A–B) CCR2 depleter (solid gray line) and control B6 non-transgenic littermates (solid black line) were treated with 250 ng of DT i.p. on day −1, +1, and +3. Neutrophil depleted mice (dashed black line) were B6 mice injected with 1A8 (anti-Ly6G antibodies) daily. (A) All animals were infected with 8×10⁷ live A.fumigatus conidia. The graph shows Kaplan-Meier survival of individual groups pooled from two independent experiments with 4–5 mice per group per experiment. Statistical analysis was performed with log-rank test and Bonferroni correction for multiple comparisons: WT vs. CCR2 depleter P = 0.0002, WT vs anti-Ly6G treated P = 0.0003. (B) Kaplan-Meier survival of DT-treated B6 (solid black line, inoculum 6×10⁷ conidia) and CCR2 depleter mice (6×10⁷ conidia, dashed black line; 4×10⁷ conidia, solid grey line). Statistical analysis was performed as described in (A). WT vs. CCR2 depleter 6×10⁷ p = <0.0001, WT vs CCR2 depleter 4×10⁷ p = 0.001. Data shown is for five mice per group. (C) Representative photomicrographs of formalin-fixed GMS-stained lung sections collected at the indicated times p.i. from DT-treated CCR2 depleter (top row) and B6 mice (bottom row). Naïve animals were sacrificed at day +6 and received 3 doses of DT. Sections shown are for one mouse per group and are representative of 3–5 mice that were examined per group per time point in two independent experiments.

Figure 2. CCR2⁺ NK cells and innate lymphocytes are dispensable for innate defense against IA.

(A) Representative plots of CD45⁺ lung cells obtained from control B6, DT-treated CCR2 depleter mice, and RAG^−/−γC^−/− mice one day p.i. with 8×10⁷ A.fumigatus conidia and analyzed for NK1.1 expression.

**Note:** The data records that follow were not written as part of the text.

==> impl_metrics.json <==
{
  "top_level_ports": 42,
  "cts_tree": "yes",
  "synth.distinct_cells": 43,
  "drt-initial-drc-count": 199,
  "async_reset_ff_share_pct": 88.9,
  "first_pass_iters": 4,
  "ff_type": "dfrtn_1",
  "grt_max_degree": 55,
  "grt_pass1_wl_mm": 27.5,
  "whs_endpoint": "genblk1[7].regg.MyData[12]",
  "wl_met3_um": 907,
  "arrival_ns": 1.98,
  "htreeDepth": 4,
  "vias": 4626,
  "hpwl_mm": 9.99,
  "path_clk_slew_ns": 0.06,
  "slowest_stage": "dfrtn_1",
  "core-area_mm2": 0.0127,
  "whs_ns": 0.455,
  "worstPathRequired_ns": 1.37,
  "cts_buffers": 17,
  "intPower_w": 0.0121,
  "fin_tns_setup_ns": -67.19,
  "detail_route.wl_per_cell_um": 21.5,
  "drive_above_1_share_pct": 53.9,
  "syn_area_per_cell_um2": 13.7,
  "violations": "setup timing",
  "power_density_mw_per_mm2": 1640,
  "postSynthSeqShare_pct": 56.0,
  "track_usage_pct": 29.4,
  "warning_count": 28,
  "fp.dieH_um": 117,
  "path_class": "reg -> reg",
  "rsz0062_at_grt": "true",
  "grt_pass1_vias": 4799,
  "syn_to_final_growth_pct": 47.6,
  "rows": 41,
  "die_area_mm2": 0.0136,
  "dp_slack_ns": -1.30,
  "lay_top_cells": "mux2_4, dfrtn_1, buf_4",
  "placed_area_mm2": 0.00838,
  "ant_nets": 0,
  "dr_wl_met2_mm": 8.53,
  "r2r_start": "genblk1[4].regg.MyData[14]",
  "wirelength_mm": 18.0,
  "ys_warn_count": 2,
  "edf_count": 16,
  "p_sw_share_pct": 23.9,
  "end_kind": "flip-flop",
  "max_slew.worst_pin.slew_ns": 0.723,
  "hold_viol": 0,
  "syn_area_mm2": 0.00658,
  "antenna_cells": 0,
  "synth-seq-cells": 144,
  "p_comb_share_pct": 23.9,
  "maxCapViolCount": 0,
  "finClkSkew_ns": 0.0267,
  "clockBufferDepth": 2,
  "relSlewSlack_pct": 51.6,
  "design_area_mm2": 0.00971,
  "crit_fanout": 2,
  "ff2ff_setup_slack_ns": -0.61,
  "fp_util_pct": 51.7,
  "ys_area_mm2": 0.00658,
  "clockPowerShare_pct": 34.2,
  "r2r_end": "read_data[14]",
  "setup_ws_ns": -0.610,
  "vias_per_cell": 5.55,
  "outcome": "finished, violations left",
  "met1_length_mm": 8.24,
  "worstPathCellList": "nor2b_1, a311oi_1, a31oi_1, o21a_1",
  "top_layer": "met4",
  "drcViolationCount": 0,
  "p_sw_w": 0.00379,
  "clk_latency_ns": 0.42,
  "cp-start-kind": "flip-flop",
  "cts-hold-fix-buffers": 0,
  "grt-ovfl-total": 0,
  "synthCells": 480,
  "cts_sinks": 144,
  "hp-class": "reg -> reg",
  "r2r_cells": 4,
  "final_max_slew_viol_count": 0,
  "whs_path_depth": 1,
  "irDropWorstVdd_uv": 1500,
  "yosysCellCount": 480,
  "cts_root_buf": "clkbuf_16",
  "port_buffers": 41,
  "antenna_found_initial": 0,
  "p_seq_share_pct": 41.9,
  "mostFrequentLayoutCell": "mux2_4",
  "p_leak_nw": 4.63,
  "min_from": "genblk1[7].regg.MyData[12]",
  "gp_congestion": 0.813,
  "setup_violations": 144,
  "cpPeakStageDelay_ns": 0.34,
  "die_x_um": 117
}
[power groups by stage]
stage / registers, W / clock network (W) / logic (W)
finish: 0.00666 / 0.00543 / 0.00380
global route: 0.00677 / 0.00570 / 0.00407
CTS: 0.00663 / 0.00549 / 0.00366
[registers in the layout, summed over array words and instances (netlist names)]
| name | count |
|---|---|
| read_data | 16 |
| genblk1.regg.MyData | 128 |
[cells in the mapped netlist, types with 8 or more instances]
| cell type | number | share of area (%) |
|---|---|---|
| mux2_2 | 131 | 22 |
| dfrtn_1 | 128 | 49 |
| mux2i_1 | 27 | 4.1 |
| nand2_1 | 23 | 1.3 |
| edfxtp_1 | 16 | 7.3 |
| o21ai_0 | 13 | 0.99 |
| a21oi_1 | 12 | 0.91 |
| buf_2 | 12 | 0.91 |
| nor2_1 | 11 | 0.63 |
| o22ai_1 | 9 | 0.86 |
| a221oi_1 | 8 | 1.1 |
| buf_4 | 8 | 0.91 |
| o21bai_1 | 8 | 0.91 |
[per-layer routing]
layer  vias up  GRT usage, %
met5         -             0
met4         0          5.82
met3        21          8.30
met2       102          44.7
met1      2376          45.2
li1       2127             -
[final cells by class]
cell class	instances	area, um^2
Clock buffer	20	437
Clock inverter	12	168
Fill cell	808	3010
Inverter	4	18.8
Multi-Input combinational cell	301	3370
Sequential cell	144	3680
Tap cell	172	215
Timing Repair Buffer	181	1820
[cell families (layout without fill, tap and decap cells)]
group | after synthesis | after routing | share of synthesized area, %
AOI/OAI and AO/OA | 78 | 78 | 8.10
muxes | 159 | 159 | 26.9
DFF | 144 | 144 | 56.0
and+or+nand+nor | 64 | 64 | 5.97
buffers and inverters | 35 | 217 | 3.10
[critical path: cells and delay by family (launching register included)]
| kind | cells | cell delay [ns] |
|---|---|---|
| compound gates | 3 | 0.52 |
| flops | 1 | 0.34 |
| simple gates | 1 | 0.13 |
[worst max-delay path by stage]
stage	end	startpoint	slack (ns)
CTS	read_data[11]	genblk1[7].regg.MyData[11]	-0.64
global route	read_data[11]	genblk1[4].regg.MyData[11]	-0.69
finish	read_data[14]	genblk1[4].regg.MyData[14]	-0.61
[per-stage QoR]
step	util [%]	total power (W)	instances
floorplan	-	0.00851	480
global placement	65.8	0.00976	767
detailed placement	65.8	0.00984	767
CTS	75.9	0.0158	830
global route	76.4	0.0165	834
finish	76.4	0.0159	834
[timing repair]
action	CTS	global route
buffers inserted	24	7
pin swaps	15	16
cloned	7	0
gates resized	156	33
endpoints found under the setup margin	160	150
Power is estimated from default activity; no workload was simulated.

B–D) The bar graphs show the total number of lung (B) NK1.1⁺ cells, (C) CD11b⁺Ly6G⁺Ly6C⁺ neutrophils, or (D) CD11b⁺Ly6G⁻Ly6C⁺ monocytes (CCR2⁺Mo) in DT-treated CCR2 depleter (gray bars), control mice (white bars), or RAG^−/−γC^−/− (black bars) at day +1 and +2 p.i. (E–F) The scatter plots show the mean ± SEM of lung CFUs recovered from control (white circles), DT-treated CCR2 depleter mice (gray circles) or RAG^−/−γC^−/− (black circles) at day +1 and +2 p.i. (B–F) Data shown is for mean ± SEM for 4–5 mice per group from one of two representative experiments. Mann-Whitney test used for statistical analyses, * p<0.05, **p<0.01. G) The photomicrograph shows GMS-stained lung tissue from a representative RAG^−/−γC^−/− mouse on day +3 p.i.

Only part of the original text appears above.